The game takes advantage of some other lessons Bethesda has learnt from this generation's Fallout games aswell, with the interface much improved over Oblivion and the conversation system actually feeling like you're chatting to a character, as opposed to Oblivion's conversation system which let you pick topics of conversation, with no real context. The conversation system is much closer to Fallout now, with branching conversations with varying levels of politeness, bluntness and downright aggression. It really helps make the world feel more organic. Try to intimidate a mercenary and he'll laugh in your face, or downright insult somebody asking for your help and watch as they skulk
                                                                 away saddened.


Now ofcourse while all these additions and improvements are obviously welcome, they don't mean squat without some context, and thankfully there's a lot going on in the land of Skyrim. 200 years after Oblivion, you enter the world amidst a civil war between the soldiers representing the free peoples of Skyrim, known as the Stormcloaks, and the soldiers of the Imperial Legion wanting to seize control of the province. The leader of the rebellion, Ulfric Stormcloak, is due to be executed before fate interrupts and we find out that Dragons, an ancient tyrannical race, have re-emerged to fuck some shit up. Needless to say the fate of the world rests entirely in your hands, and the game's main quests will take you all over the snow-covered scenery. The basis of your characters world-saving ability is that he has been born with the soul of a dragon, and as such is the only person who can kill a Dragon for good, absorbing their souls and using them to unlock 'Shouts', a new form of power your character can use, which comes in many different flavours. A shout can change the weather, slow down time or even just distract an enemy for a few seconds, they're varied and fun to use and are another great addition. I never once got bored of killing dragons either, finding every dragon encounter epic and fun. I've been hearing a lot of bad things about the game's main quest, but I found it to be interesting and to take you in enough unexpected directions that I never felt bored with it, and even if you do get bored with it, there are literally hundreds of other things you could be doing instead.

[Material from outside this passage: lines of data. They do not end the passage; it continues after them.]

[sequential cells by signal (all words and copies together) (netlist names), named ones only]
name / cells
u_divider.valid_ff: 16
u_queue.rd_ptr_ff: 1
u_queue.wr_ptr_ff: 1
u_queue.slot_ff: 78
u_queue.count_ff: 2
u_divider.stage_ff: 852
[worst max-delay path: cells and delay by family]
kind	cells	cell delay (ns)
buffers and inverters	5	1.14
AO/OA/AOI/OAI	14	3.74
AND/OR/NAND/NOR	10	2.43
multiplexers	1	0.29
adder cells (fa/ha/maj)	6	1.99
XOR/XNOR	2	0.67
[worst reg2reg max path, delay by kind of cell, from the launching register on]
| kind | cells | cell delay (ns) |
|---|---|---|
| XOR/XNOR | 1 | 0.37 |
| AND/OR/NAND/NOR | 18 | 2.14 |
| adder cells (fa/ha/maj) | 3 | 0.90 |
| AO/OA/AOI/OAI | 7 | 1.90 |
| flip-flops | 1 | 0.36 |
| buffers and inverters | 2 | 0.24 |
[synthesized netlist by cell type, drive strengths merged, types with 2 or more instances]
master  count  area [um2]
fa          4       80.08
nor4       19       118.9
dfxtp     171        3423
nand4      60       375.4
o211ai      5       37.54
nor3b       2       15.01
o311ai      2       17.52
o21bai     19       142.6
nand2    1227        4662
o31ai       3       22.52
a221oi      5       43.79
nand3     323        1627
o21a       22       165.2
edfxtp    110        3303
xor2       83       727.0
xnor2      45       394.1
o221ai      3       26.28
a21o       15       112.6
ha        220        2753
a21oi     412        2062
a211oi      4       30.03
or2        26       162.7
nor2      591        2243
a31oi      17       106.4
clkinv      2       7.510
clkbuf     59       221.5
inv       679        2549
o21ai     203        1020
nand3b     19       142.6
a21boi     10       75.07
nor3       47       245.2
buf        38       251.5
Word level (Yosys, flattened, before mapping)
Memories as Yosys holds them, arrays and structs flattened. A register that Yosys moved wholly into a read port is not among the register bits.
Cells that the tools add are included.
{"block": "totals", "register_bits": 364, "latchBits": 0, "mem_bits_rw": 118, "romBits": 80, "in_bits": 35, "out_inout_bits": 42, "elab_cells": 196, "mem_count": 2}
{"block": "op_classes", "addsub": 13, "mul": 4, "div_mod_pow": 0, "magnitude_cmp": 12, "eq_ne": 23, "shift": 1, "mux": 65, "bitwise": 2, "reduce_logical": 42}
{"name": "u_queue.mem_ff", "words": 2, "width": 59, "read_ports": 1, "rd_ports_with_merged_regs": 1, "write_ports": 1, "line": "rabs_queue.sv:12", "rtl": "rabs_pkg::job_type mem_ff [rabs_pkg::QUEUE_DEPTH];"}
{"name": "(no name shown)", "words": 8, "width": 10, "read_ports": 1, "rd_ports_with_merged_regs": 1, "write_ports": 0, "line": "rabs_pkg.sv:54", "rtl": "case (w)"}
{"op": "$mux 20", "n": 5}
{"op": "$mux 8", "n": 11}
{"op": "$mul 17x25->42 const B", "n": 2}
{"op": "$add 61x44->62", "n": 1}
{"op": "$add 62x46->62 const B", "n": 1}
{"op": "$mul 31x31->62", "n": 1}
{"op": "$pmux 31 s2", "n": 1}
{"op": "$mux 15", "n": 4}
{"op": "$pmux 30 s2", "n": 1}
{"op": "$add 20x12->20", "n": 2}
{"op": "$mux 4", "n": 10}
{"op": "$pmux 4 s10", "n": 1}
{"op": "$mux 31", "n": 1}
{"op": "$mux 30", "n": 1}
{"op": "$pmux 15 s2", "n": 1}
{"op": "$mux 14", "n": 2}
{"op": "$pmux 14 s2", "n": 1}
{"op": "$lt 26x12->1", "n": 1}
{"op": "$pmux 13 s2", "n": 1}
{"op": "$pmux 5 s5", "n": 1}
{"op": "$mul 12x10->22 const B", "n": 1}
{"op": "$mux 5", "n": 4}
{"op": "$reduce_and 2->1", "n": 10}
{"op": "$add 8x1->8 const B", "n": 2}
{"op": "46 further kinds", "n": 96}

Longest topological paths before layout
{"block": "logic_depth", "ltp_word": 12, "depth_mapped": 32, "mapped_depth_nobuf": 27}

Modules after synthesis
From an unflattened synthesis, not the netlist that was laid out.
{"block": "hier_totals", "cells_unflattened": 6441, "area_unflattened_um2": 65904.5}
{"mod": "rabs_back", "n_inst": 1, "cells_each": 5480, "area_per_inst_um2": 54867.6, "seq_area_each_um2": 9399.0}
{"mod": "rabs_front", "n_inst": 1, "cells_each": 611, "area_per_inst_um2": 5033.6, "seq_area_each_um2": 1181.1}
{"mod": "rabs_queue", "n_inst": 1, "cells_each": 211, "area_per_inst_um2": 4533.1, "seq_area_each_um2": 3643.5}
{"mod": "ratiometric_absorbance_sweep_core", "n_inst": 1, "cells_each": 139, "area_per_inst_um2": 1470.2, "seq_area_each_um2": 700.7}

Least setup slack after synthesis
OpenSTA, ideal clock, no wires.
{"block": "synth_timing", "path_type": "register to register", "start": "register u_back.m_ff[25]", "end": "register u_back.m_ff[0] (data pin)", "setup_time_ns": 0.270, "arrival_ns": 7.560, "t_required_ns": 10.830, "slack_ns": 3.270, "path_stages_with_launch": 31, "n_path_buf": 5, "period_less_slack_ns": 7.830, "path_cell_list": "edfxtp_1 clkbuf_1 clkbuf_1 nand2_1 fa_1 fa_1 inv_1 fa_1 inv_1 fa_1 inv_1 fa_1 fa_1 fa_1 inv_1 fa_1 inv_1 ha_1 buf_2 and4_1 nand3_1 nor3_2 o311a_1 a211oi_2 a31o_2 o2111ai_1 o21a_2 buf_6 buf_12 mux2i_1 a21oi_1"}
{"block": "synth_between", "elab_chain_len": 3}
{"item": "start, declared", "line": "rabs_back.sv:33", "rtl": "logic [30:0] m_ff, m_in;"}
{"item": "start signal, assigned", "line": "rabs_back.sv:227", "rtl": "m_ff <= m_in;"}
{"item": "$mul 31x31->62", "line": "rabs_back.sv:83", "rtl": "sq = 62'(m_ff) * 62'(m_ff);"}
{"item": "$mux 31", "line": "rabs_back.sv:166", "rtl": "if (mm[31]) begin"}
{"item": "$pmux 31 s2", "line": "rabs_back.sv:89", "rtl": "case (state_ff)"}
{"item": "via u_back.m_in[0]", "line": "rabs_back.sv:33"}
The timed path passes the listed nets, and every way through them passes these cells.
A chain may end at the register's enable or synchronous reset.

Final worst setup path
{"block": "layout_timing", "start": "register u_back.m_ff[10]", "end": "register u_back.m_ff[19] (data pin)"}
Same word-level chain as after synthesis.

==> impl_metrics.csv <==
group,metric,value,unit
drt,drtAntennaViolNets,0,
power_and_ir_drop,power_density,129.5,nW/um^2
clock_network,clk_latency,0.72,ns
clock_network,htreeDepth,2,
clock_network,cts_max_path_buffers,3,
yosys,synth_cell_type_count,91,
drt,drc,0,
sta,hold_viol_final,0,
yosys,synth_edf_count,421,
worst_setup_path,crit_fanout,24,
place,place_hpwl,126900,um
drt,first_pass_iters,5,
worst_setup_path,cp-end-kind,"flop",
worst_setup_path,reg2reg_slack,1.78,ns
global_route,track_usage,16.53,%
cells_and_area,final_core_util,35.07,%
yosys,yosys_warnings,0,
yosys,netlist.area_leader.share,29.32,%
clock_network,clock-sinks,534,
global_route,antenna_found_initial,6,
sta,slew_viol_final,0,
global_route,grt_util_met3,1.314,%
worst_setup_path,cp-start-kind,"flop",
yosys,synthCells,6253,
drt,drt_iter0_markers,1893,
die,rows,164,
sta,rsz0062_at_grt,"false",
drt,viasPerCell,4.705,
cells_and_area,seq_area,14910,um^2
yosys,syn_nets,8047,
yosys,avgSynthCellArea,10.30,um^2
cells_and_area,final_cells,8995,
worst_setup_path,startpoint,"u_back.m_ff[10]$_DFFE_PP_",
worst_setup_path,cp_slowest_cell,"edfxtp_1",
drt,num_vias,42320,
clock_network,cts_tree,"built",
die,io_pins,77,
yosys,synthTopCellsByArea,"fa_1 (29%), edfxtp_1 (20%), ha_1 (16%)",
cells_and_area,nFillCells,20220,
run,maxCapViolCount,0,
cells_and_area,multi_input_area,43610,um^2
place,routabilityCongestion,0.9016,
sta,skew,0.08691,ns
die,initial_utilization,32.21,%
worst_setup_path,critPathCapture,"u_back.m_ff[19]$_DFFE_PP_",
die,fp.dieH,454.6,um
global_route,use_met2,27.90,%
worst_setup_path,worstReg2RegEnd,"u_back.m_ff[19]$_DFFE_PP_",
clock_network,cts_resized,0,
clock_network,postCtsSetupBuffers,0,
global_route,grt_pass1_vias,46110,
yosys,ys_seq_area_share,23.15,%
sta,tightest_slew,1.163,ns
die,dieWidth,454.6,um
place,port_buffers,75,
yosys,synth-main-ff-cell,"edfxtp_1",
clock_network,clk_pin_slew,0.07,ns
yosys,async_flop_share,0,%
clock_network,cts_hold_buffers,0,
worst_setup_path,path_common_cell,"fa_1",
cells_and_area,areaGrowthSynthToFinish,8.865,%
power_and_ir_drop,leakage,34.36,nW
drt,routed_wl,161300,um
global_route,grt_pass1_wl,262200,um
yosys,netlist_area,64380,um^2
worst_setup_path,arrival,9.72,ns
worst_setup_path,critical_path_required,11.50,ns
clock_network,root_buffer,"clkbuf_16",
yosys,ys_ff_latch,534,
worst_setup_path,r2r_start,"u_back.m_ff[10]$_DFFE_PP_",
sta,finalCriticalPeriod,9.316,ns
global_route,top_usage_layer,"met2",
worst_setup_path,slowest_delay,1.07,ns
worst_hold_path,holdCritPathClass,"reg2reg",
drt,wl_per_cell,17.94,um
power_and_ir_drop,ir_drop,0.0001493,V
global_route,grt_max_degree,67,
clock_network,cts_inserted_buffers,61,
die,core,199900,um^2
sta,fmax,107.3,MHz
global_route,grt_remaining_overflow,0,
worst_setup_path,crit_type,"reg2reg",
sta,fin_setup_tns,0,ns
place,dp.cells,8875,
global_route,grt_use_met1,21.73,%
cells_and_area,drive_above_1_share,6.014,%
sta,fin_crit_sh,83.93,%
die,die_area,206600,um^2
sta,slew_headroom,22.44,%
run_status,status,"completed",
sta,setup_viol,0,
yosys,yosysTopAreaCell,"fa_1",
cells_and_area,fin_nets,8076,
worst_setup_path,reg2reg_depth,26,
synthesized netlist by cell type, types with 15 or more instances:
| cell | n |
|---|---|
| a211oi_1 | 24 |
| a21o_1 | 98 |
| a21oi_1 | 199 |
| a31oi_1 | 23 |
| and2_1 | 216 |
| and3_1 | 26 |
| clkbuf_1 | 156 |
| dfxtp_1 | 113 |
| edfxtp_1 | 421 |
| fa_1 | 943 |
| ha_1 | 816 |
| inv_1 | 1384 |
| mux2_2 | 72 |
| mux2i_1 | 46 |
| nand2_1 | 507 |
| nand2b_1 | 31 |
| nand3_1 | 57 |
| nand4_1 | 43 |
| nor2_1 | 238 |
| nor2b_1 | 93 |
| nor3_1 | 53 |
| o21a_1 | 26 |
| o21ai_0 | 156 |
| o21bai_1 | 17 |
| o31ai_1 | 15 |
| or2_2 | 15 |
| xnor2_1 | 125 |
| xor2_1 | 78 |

HUNDREDS!


As jam-packed as the world is with shit to do, maybe the thing I love most about the game is just being IN Skyrim. The game's graphics are great, the world is lush and vibrant and packed full of little secrets to discover. Everywhere you turn you're treated to a picturesque view the likes of which you've probably never experienced in a game before, and there's such a massive draw distance you can literally see for miles and miles, not to mention being able to travel anywhere you can see, whether it's the very tippy-top of a mountain or a landmark way off in the distance. Every inch of the gameworld has something to do and something to see. Pick flowers, go hunting, catch Salmon as they jump upstream, admire the Northern Lights or just play hide and seek with the local children, it's all a joy to be a part of, and still after 98 hours brings a smile to my face.


98 hours. 98 HOURS!!! 98 hours and 177 saves. 98 hours, 177 saves and just 90% of the game's achievements done. In a month. A month of ONLY playing Skyrim. Skyrim has essentially robbed me of a month of my life, and I don't want it back. It can have it. It earned it. Skyrim is a game that surpasses any expectations, and rewrites what you'll expect from so-called “Triple-A titles” in the future. It lays a fresh groundwork for Bethesda that ensures their next game will be anticipated like no other and, despite the game crashing under it's own weight once or twice (don't worry, it autosaves super often) was an experience I found to be absolutely faultless. Amazing.